◆ Problem statement
Scan the listing below for the word "group" and state how many lines hold it. Write nothing but the number.

◆ The records
File: src/sv/assert_macros.svh
// ----------------------------------------------------------------------------
// assert_macros.svh
// assertion helpers shared by the base64 encoder rtl, empty for synthesis
// ----------------------------------------------------------------------------
`ifndef ASSERT_MACROS_SVH
`define ASSERT_MACROS_SVH

`ifndef SYNTH
// property that must hold at every edge out of reset
`define B64_ASSERT(label, clk, rst, prop, msg) \
   label: assert property (@(posedge clk) disable iff (rst) (prop)) else $error(msg);
// same-cycle implication
`define B64_ASSERT_IMPL(label, clk, rst, ante, cons, msg) \
   label: assert property (@(posedge clk) disable iff (rst) (ante) |-> (cons)) \
      else $error(msg);
`else
`define B64_ASSERT(label, clk, rst, prop, msg)
`define B64_ASSERT_IMPL(label, clk, rst, ante, cons, msg)
`endif

`endif

File: src/sv/b64e_pkg.sv
// ----------------------------------------------------------------------------
// b64e_pkg
// types, constants and the alphabet function of the base64 stream encoder
// ----------------------------------------------------------------------------
`timescale 1ns / 1ps

package b64e_pkg;

   // characters per line before a wrap newline
   localparam int LINE_LIMIT  = 76;
   localparam int COL_W       = $clog2(LINE_LIMIT + 1);

   localparam logic [7:0] NEWLINE_CHAR = 8'd10;
   localparam logic [7:0] PAD_CHAR     = 8'd61;

   // group job queue
   localparam int QUEUE_DEPTH = 2;
   localparam int QPTR_W      = (QUEUE_DEPTH > 1) ? $clog2(QUEUE_DEPTH) : 1;
   localparam int QCNT_W      = $clog2(QUEUE_DEPTH + 1);

   // characters per job and slot counter width
   localparam int JOB_CHARS   = 4;
   localparam int SLOT_W      = $clog2(JOB_CHARS + 1);

   // configuration register indexes
   localparam int CSR_IDX_W = 2;
   localparam logic [CSR_IDX_W-1:0] CSR_NO_LINE_BREAKS = 2'd0;
   localparam logic [CSR_IDX_W-1:0] CSR_NO_PADDING     = 2'd1;

   typedef struct packed {
      logic [7:0] in_byte;
      logic       in_last;
   } req_type;

   typedef struct packed {
      logic [7:0] out_char;
      logic       out_last;
   } rsp_type;

   // one group of characters handed from front to back
   typedef struct packed {
      logic [JOB_CHARS-1:0][7:0] chars;
      logic [SLOT_W-1:0]         cnt;
      logic                      last;
   } job_type;

   // standard base64 alphabet
   function automatic logic [7:0] b64_char(input logic [5:0] v);
      logic [7:0] w;
      w = {2'b00, v};
      if (v < 6'd26)      b64_char = 8'd65 + w;
      else if (v < 6'd52) b64_char = 8'd71 + w;   // 'a' - 26
      else if (v < 6'd62) b64_char = w - 8'd4;    // '0' - 52
      else if (v == 6'd62) b64_char = 8'd43;      // '+'
      else                b64_char = 8'd47;       // '/'
   endfunction

endpackage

◆ Answer section
2